[Entries shown]

### src/rtl/walkCtrl.sv
module walkCtrl
  import walkerPkg::*;
(
  input  logic        clk,
  input  logic        rstN,
  input  logic        reqValid,
  output logic        reqReady,
  output logic        memReqValid,
  input  logic        memReqReady,
  input  logic        memRspValid,
  input  logic        entryFault,
  input  logic        entryLeaf,
  output logic        rspValid,
  output walkStrobe_t strobe
);
  walkState_t stateQ, stateD;

  always_ff @(posedge clk) begin
    if (!rstN) stateQ <= ST_IDLE;
    else       stateQ <= stateD;
  end

  always_comb begin
    stateD      = stateQ;
    strobe      = '0;
    reqReady    = 1'b0;
    memReqValid = 1'b0;
    rspValid    = 1'b0;
    unique case (stateQ)
      ST_IDLE: begin
        reqReady = 1'b1;
        if (reqValid) begin
          strobe.start = 1'b1;
          stateD       = ST_ISSUE;
        end
      end
      ST_ISSUE: begin
        memReqValid = 1'b1;
        if (memReqReady) stateD = ST_WAIT;
      end
      ST_WAIT: begin
        if (memRspValid) begin
          if (entryFault) begin
            strobe.finishFault = 1'b1;
            stateD             = ST_DONE;
          end else if (entryLeaf) begin
            strobe.finishOk = 1'b1;
            stateD          = ST_DONE;
          end else begin
            strobe.descend = 1'b1;
            stateD         = ST_ISSUE;
          end
        end
      end
      ST_DONE: begin
        rspValid = 1'b1;
        stateD   = ST_IDLE;
      end
      default: stateD = ST_IDLE;
    endcase
  end
endmodule

### src/rtl/walkDatapath.sv
module walkDatapath
  import walkerPkg::*;
#(
  parameter int PA_W   = 52,
  parameter int IDX_W  = 9,
  parameter int OFF_W  = 12,
  parameter int LEVELS = 4
) (
  input  logic                          clk,
  input  logic                          rstN,
  input  walkStrobe_t                   strobe,
  input  logic [OFF_W+LEVELS*IDX_W-1:0] reqAddr,
  input  logic                          reqUser,
  input  logic                          rootWrEn,
  input  logic                          rootWrPriv,
  input  logic [PA_W-1:0]               rootWrData,
  input  logic [ENTRY_W-1:0]            memRspData,
  output logic [PA_W-1:0]               memReqAddr,
  output logic                          entryFault,
  output logic                          entryLeaf,
  output logic                          rspFault,
  output logic [$clog2(LEVELS)-1:0]     rspFaultLevel,
  output logic [PA_W-1:0]               rspPhysAddr
);
  localparam int VA_W    = OFF_W + LEVELS * IDX_W;
  localparam int LVL_W   = $clog2(LEVELS);
  localparam int FRAME_W = PA_W - OFF_W;
  localparam int BIG_OFF = OFF_W + IDX_W;

  logic [FRAME_W-1:0] rootQ, baseQ;
  logic [VA_W-1:0]    vaddrQ;
  logic               userQ;
  logic [LVL_W-1:0]   levelQ;
  logic [IDX_W-1:0]   idx;
  logic               bigPage;
  logic               unusedRsp;

  assign idx        = vaddrQ[OFF_W + int'(levelQ) * IDX_W +: IDX_W];
  assign memReqAddr = {baseQ, OFF_W'({idx, 3'b000})};

  assign bigPage    = (levelQ == LVL_W'(1)) && memRspData[SIZE_BIT];
  assign entryFault = !memRspData[PRESENT_BIT] || (userQ && !memRspData[USER_BIT]);
  assign entryLeaf  = (levelQ == '0) || bigPage;

  assign unusedRsp = ^{memRspData[ENTRY_W-1:PA_W], memRspData[OFF_W-1:SIZE_BIT+1],
                       memRspData[SIZE_BIT-1:USER_BIT+1], memRspData[1],
                       rootWrData[OFF_W-1:0]};

  always_ff @(posedge clk) begin
    if (!rstN) begin
      rootQ <= '0;
    end else if (rootWrEn && rootWrPriv) begin
      rootQ <= rootWrData[PA_W-1:OFF_W];
    end
  end

  always_ff @(posedge clk) begin
    if (!rstN) begin
      baseQ         <= '0;
      vaddrQ        <= '0;
      userQ         <= 1'b0;
      levelQ        <= '0;
      rspFault      <= 1'b0;
      rspFaultLevel <= '0;
      rspPhysAddr   <= '0;
    end else begin
      if (strobe.start) begin
        vaddrQ <= reqAddr;
        userQ  <= reqUser;
        levelQ <= LVL_W'(LEVELS - 1);
        baseQ  <= rootQ;
      end
      if (strobe.descend) begin
        baseQ  <= memRspData[PA_W-1:OFF_W];
        levelQ <= levelQ - 1'b1;
      end
      if (strobe.finishOk) begin
        rspFault <= 1'b0;
        if (bigPage) rspPhysAddr <= {memRspData[PA_W-1:BIG_OFF], vaddrQ[BIG_OFF-1:0]};
        else         rspPhysAddr <= {memRspData[PA_W-1:OFF_W], vaddrQ[OFF_W-1:0]};
      end
      if (strobe.finishFault) begin
        rspFault      <= 1'b1;
        rspFaultLevel <= levelQ;
        rspPhysAddr   <= '0;
      end
    end
  end
endmodule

[/Entries shown]

Copy out every entry, keeping each line exactly as it is.

### src/rtl/walkCtrl.sv
module walkCtrl
  import walkerPkg::*;
(
  input  logic        clk,
  input  logic        rstN,
  input  logic        reqValid,
  output logic        reqReady,
  output logic        memReqValid,
  input  logic        memReqReady,
  input  logic        memRspValid,
  input  logic        entryFault,
  input  logic        entryLeaf,
  output logic        rspValid,
  output walkStrobe_t strobe
);
  walkState_t stateQ, stateD;

  always_ff @(posedge clk) begin
    if (!rstN) stateQ <= ST_IDLE;
    else       stateQ <= stateD;
  end

  always_comb begin
    stateD      = stateQ;
    strobe      = '0;
    reqReady    = 1'b0;
    memReqValid = 1'b0;
    rspValid    = 1'b0;
    unique case (stateQ)
      ST_IDLE: begin
        reqReady = 1'b1;
        if (reqValid) begin
          strobe.start = 1'b1;
          stateD       = ST_ISSUE;
        end
      end
      ST_ISSUE: begin
        memReqValid = 1'b1;
        if (memReqReady) stateD = ST_WAIT;
      end
      ST_WAIT: begin
        if (memRspValid) begin
          if (entryFault) begin
            strobe.finishFault = 1'b1;
            stateD             = ST_DONE;
          end else if (entryLeaf) begin
            strobe.finishOk = 1'b1;
            stateD          = ST_DONE;
          end else begin
            strobe.descend = 1'b1;
            stateD         = ST_ISSUE;
          end
        end
      end
      ST_DONE: begin
        rspValid = 1'b1;
        stateD   = ST_IDLE;
      end
      default: stateD = ST_IDLE;
    endcase
  end
endmodule

### src/rtl/walkDatapath.sv
module walkDatapath
  import walkerPkg::*;
#(
  parameter int PA_W   = 52,
  parameter int IDX_W  = 9,
  parameter int OFF_W  = 12,
  parameter int LEVELS = 4
) (
  input  logic                          clk,
  input  logic                          rstN,
  input  walkStrobe_t                   strobe,
  input  logic [OFF_W+LEVELS*IDX_W-1:0] reqAddr,
  input  logic                          reqUser,
  input  logic                          rootWrEn,
  input  logic                          rootWrPriv,
  input  logic [PA_W-1:0]               rootWrData,
  input  logic [ENTRY_W-1:0]            memRspData,
  output logic [PA_W-1:0]               memReqAddr,
  output logic                          entryFault,
  output logic                          entryLeaf,
  output logic                          rspFault,
  output logic [$clog2(LEVELS)-1:0]     rspFaultLevel,
  output logic [PA_W-1:0]               rspPhysAddr
);
  localparam int VA_W    = OFF_W + LEVELS * IDX_W;
  localparam int LVL_W   = $clog2(LEVELS);
  localparam int FRAME_W = PA_W - OFF_W;
  localparam int BIG_OFF = OFF_W + IDX_W;

  logic [FRAME_W-1:0] rootQ, baseQ;
  logic [VA_W-1:0]    vaddrQ;
  logic               userQ;
  logic [LVL_W-1:0]   levelQ;
  logic [IDX_W-1:0]   idx;
  logic               bigPage;
  logic               unusedRsp;

  assign idx        = vaddrQ[OFF_W + int'(levelQ) * IDX_W +: IDX_W];
  assign memReqAddr = {baseQ, OFF_W'({idx, 3'b000})};

  assign bigPage    = (levelQ == LVL_W'(1)) && memRspData[SIZE_BIT];
  assign entryFault = !memRspData[PRESENT_BIT] || (userQ && !memRspData[USER_BIT]);
  assign entryLeaf  = (levelQ == '0) || bigPage;

  assign unusedRsp = ^{memRspData[ENTRY_W-1:PA_W], memRspData[OFF_W-1:SIZE_BIT+1],
                       memRspData[SIZE_BIT-1:USER_BIT+1], memRspData[1],
                       rootWrData[OFF_W-1:0]};

  always_ff @(posedge clk) begin
    if (!rstN) begin
      rootQ <= '0;
    end else if (rootWrEn && rootWrPriv) begin
      rootQ <= rootWrData[PA_W-1:OFF_W];
    end
  end

  always_ff @(posedge clk) begin
    if (!rstN) begin
      baseQ         <= '0;
      vaddrQ        <= '0;
      userQ         <= 1'b0;
      levelQ        <= '0;
      rspFault      <= 1'b0;
      rspFaultLevel <= '0;
      rspPhysAddr   <= '0;
    end else begin
      if (strobe.start) begin
        vaddrQ <= reqAddr;
        userQ  <= reqUser;
        levelQ <= LVL_W'(LEVELS - 1);
        baseQ  <= rootQ;
      end
      if (strobe.descend) begin
        baseQ  <= memRspData[PA_W-1:OFF_W];
        levelQ <= levelQ - 1'b1;
      end
      if (strobe.finishOk) begin
        rspFault <= 1'b0;
        if (bigPage) rspPhysAddr <= {memRspData[PA_W-1:BIG_OFF], vaddrQ[BIG_OFF-1:0]};
        else         rspPhysAddr <= {memRspData[PA_W-1:OFF_W], vaddrQ[OFF_W-1:0]};
      end
      if (strobe.finishFault) begin
        rspFault      <= 1'b1;
        rspFaultLevel <= levelQ;
        rspPhysAddr   <= '0;
      end
    end
  end
endmodule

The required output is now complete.